**What is needed**.
Every entry below, from first to last, should be copied exactly.

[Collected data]
Background: an optimization exercise with open tools, aiming at small area, a short achievable clock period and few clock cycles. Do not read the settings as production practice.
The RTL was checked by simulation tests, not by an equivalence proof against the original design.

==> v19: inputs <==
Design geofence, start of the top module:
module geofence (clk, reset, X, Y, valid, is_inside);
input               clk;
input               reset;
input       [9:0]   X;
input       [9:0]   Y;
output  reg         valid;
output  reg         is_inside;
reg     [3:0]   cnt;         
reg     [9:0]   PX, PY;
reg signed [10:0] VX, VY;    
reg signed [11:0] VD;        
reg signed [10:0] LX, LY, RX, RY;
reg             deg;         
wire signed [10:0] dx = {1'b0, X} - {1'b0, PX};
wire signed [10:0] dy = {1'b0, Y} - {1'b0, PY};
wire signed [11:0] dd = {1'b0, PX} - {1'b0, X} + {1'b0, Y} - {1'b0, PY};
wire a_neg, a_zero, b_neg, b_zero;
cross_pair u_ab (.lx(LX), .ly(LY), .rx(RX), .ry(RY), .vx(VX), .vy(VY), .d(VD),
                 .a_neg(a_neg), .a_zero(a_zero), .b_neg(b_neg), .b_zero(b_zero));
wire a_pos = ~a_neg & ~a_zero;
wire b_pos = ~b_neg & ~b_zero;
wire v_zero = ~(|VX) & ~(|VY);
wire opp = (|LX) ? (VX[10] ^ LX[10]) : (VY[10] ^ LY[10]);
wire first = (cnt == 4'd2);
wire step  = (cnt >= 4'd2) && (cnt <= 4'd7);
wire cov_now = v_zero | (~a_pos & ~b_pos & (~deg | opp));
always @(posedge clk or posedge reset) begin
    if (reset) begin
        cnt   <= 4'd0;
        valid <= 1'b0;
    end else begin
        cnt   <= (cnt == 4'd8) ? 4'd0 : cnt + 4'd1;
        valid <= (cnt == 4'd7);
    end
end
always @(posedge clk) begin
    if (cnt == 4'd0) begin
        PX <= X;
        PY <= Y;
    end
    VX <= dx;
    VY <= dy;
    VD <= dd;
    if (first) begin
        LX <= VX; LY <= VY;
        RX <= VX; RY <= VY;
        deg <= 1'b1;
        is_inside <= v_zero;
    end else if (step) begin
        if (a_neg) begin LX <= VX; LY <= VY; end
        if (b_neg) begin RX <= VX; RY <= VY; end
        if (a_neg | b_neg) deg <= 1'b0;
        is_inside <= is_inside | cov_now;
    end
end
endmodule
Settings: LEC_CHECK=0, CAP_MARGIN=20, CORE_MARGIN=2, CORE_UTILIZATION=40, PLACE_DENSITY=0.75, SETUP_SLACK_MARGIN=5, SLEW_MARGIN=20; clock period 10.0 ns.
standard.sh (not shown) runs the stock make flow with config.mk's settings and CLKGATE_MAP_FILE= SYNTH_SCRIPT=/design/flow/synth_recipe.tcl, a recipe that flattens the netlist after the stock synthesis.
==> flow/flow/run.sh <==
#!/bin/bash
# Standard ORFS layout, with one extra step between synthesis and floorplan:
# flow/polfix.py rewrites the synthesized netlist (same registers, same
# function) to drop the inverters between full adders and to turn half
# adders with an unused output into plain gates.
set -euo pipefail
bash standard.sh synth > synth.log 2>&1
R=orfs/results/${FLOW_PLATFORM}/geofence/base
cp $R/1_2_yosys.v 1_2_yosys.orig.v
python3 flow/polfix.py $R/1_2_yosys.v > polfix.log 2>&1
bash standard.sh finish > finish.log 2>&1
Other scripts of this flow, unchanged in this note and not shown: flow/flow/polfix.py
==> v29 (differences from v19) <==
ABC_AREA = 1   (was default)
PLACE_DENSITY = 0.6   (was 0.75)
SETUP_SLACK_MARGIN = 4   (was 5)
==> impl_metrics.py <==
metrics = {
    "clock_tree": {
        "cts_resized": 123,
    },
    "worst_hold_path": {
        "hp-start": "cnt[0]",
        "holdPathEnd": "cnt[0]",
    },
    "run_status": {
        "status": "no timing/DRC/antenna violations",
    },
    "critical_path": {
        "crit_path_start": "RX[3]",
        "arrival_ns": 5.88,
    },
    "final_layout": {
        "multiInputGateArea_sq_um": 13360,
        "drive_gt1_share_pct": 20.73,
    },
    "routing": {
        "finalWirelength_um": 56960,
    },
}
That was v19.
==> impl_metrics.py <==
metrics = {
    "worst_hold_path": {
        "hp-start": "cnt[2]",
    },
    "routing": {
        "finalWirelength_um": 59590,
    },
    "final_layout": {
        "final_core_util_pct": 44.44,
        "multiInputGateArea_sq_um": 11230,
        "drive_gt1_share_pct": 8.153,
    },
    "critical_path": {
        "crit_path_start": "VX[7]",
        "arrival_ns": 5.95,
    },
    "run_status": {
        "status": "no timing/DRC/antenna violations",
    },
    "clock_tree": {
        "cts_resized": 22,
        "clk_latency_ns": 0.35,
    },
    "grt": {
        "grt_use_met2_pct": 46.54,
    },
}
That was v29.
Testbench counts of v19, summed over its fixed seeds: cycles 28,800.
Testbench counts of v29, summed over its fixed seeds: cycles 28,800.

## separate check: timing with driven ports
In the flow no input, the clock included, has a driving cell. The finished layouts below were timed again as built, in two steps.
Step 1: set_driving_cell puts a clkbuf_16 on clk and a buf_2 on each other input, an assumption about the parent block.
Step 2 moves the port delays by t, midway between the first and last clock arrival at a register: inputs arrive t later, outputs are due t later. That takes back most of the time a late clock gives input paths.
Slacks: no drivers / after step 1 / after step 2; pairs: no drivers / after step 1.
| run | t, ns | setup WS [ns] | latest minus earliest clock arrival (ns) | worst slew at a driven data input, ns |
|---|---|---|---|---|
| v19 | 0.399 | 4.206 / 4.206 / 4.206 | 0.011 / 0.011 | 0.04 |
| v29 | 0.379 | 4.153 / 4.153 / 4.124 | 0.009 / 0.010 | 0.04 |
After both steps setup and hold are still met in every run listed. For v29, which loses most, drivers alone change the setup slack by 0.000 ns; drivers and shift together by -0.029 ns.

**Result**.
Background: an optimization exercise with open tools, aiming at small area, a short achievable clock period and few clock cycles. Do not read the settings as production practice.
The RTL was checked by simulation tests, not by an equivalence proof against the original design.

==> v19: inputs <==
Design geofence, start of the top module:
module geofence (clk, reset, X, Y, valid, is_inside);
input               clk;
input               reset;
input       [9:0]   X;
input       [9:0]   Y;
output  reg         valid;
output  reg         is_inside;
reg     [3:0]   cnt;         
reg     [9:0]   PX, PY;
reg signed [10:0] VX, VY;    
reg signed [11:0] VD;        
reg signed [10:0] LX, LY, RX, RY;
reg             deg;         
wire signed [10:0] dx = {1'b0, X} - {1'b0, PX};
wire signed [10:0] dy = {1'b0, Y} - {1'b0, PY};
wire signed [11:0] dd = {1'b0, PX} - {1'b0, X} + {1'b0, Y} - {1'b0, PY};
wire a_neg, a_zero, b_neg, b_zero;
cross_pair u_ab (.lx(LX), .ly(LY), .rx(RX), .ry(RY), .vx(VX), .vy(VY), .d(VD),
                 .a_neg(a_neg), .a_zero(a_zero), .b_neg(b_neg), .b_zero(b_zero));
wire a_pos = ~a_neg & ~a_zero;
wire b_pos = ~b_neg & ~b_zero;
wire v_zero = ~(|VX) & ~(|VY);
wire opp = (|LX) ? (VX[10] ^ LX[10]) : (VY[10] ^ LY[10]);
wire first = (cnt == 4'd2);
wire step  = (cnt >= 4'd2) && (cnt <= 4'd7);
wire cov_now = v_zero | (~a_pos & ~b_pos & (~deg | opp));
always @(posedge clk or posedge reset) begin
    if (reset) begin
        cnt   <= 4'd0;
        valid <= 1'b0;
    end else begin
        cnt   <= (cnt == 4'd8) ? 4'd0 : cnt + 4'd1;
        valid <= (cnt == 4'd7);
    end
end
always @(posedge clk) begin
    if (cnt == 4'd0) begin
        PX <= X;
        PY <= Y;
    end
    VX <= dx;
    VY <= dy;
    VD <= dd;
    if (first) begin
        LX <= VX; LY <= VY;
        RX <= VX; RY <= VY;
        deg <= 1'b1;
        is_inside <= v_zero;
    end else if (step) begin
        if (a_neg) begin LX <= VX; LY <= VY; end
        if (b_neg) begin RX <= VX; RY <= VY; end
        if (a_neg | b_neg) deg <= 1'b0;
        is_inside <= is_inside | cov_now;
    end
end
endmodule
Settings: LEC_CHECK=0, CAP_MARGIN=20, CORE_MARGIN=2, CORE_UTILIZATION=40, PLACE_DENSITY=0.75, SETUP_SLACK_MARGIN=5, SLEW_MARGIN=20; clock period 10.0 ns.
standard.sh (not shown) runs the stock make flow with config.mk's settings and CLKGATE_MAP_FILE= SYNTH_SCRIPT=/design/flow/synth_recipe.tcl, a recipe that flattens the netlist after the stock synthesis.
==> flow/flow/run.sh <==
#!/bin/bash
# Standard ORFS layout, with one extra step between synthesis and floorplan:
# flow/polfix.py rewrites the synthesized netlist (same registers, same
# function) to drop the inverters between full adders and to turn half
# adders with an unused output into plain gates.
set -euo pipefail
bash standard.sh synth > synth.log 2>&1
R=orfs/results/${FLOW_PLATFORM}/geofence/base
cp $R/1_2_yosys.v 1_2_yosys.orig.v
python3 flow/polfix.py $R/1_2_yosys.v > polfix.log 2>&1
bash standard.sh finish > finish.log 2>&1
Other scripts of this flow, unchanged in this note and not shown: flow/flow/polfix.py
==> v29 (differences from v19) <==
ABC_AREA = 1   (was default)
PLACE_DENSITY = 0.6   (was 0.75)
SETUP_SLACK_MARGIN = 4   (was 5)
==> impl_metrics.py <==
metrics = {
    "clock_tree": {
        "cts_resized": 123,
    },
    "worst_hold_path": {
        "hp-start": "cnt[0]",
        "holdPathEnd": "cnt[0]",
    },
    "run_status": {
        "status": "no timing/DRC/antenna violations",
    },
    "critical_path": {
        "crit_path_start": "RX[3]",
        "arrival_ns": 5.88,
    },
    "final_layout": {
        "multiInputGateArea_sq_um": 13360,
        "drive_gt1_share_pct": 20.73,
    },
    "routing": {
        "finalWirelength_um": 56960,
    },
}
That was v19.
==> impl_metrics.py <==
metrics = {
    "worst_hold_path": {
        "hp-start": "cnt[2]",
    },
    "routing": {
        "finalWirelength_um": 59590,
    },
    "final_layout": {
        "final_core_util_pct": 44.44,
        "multiInputGateArea_sq_um": 11230,
        "drive_gt1_share_pct": 8.153,
    },
    "critical_path": {
        "crit_path_start": "VX[7]",
        "arrival_ns": 5.95,
    },
    "run_status": {
        "status": "no timing/DRC/antenna violations",
    },
    "clock_tree": {
        "cts_resized": 22,
        "clk_latency_ns": 0.35,
    },
    "grt": {
        "grt_use_met2_pct": 46.54,
    },
}
That was v29.
Testbench counts of v19, summed over its fixed seeds: cycles 28,800.
Testbench counts of v29, summed over its fixed seeds: cycles 28,800.

## separate check: timing with driven ports
In the flow no input, the clock included, has a driving cell. The finished layouts below were timed again as built, in two steps.
Step 1: set_driving_cell puts a clkbuf_16 on clk and a buf_2 on each other input, an assumption about the parent block.
Step 2 moves the port delays by t, midway between the first and last clock arrival at a register: inputs arrive t later, outputs are due t later. That takes back most of the time a late clock gives input paths.
Slacks: no drivers / after step 1 / after step 2; pairs: no drivers / after step 1.
| run | t, ns | setup WS [ns] | latest minus earliest clock arrival (ns) | worst slew at a driven data input, ns |
|---|---|---|---|---|
| v19 | 0.399 | 4.206 / 4.206 / 4.206 | 0.011 / 0.011 | 0.04 |
| v29 | 0.379 | 4.153 / 4.153 / 4.124 | 0.009 / 0.010 | 0.04 |
After both steps setup and hold are still met in every run listed. For v29, which loses most, drivers alone change the setup slack by 0.000 ns; drivers and shift together by -0.029 ns.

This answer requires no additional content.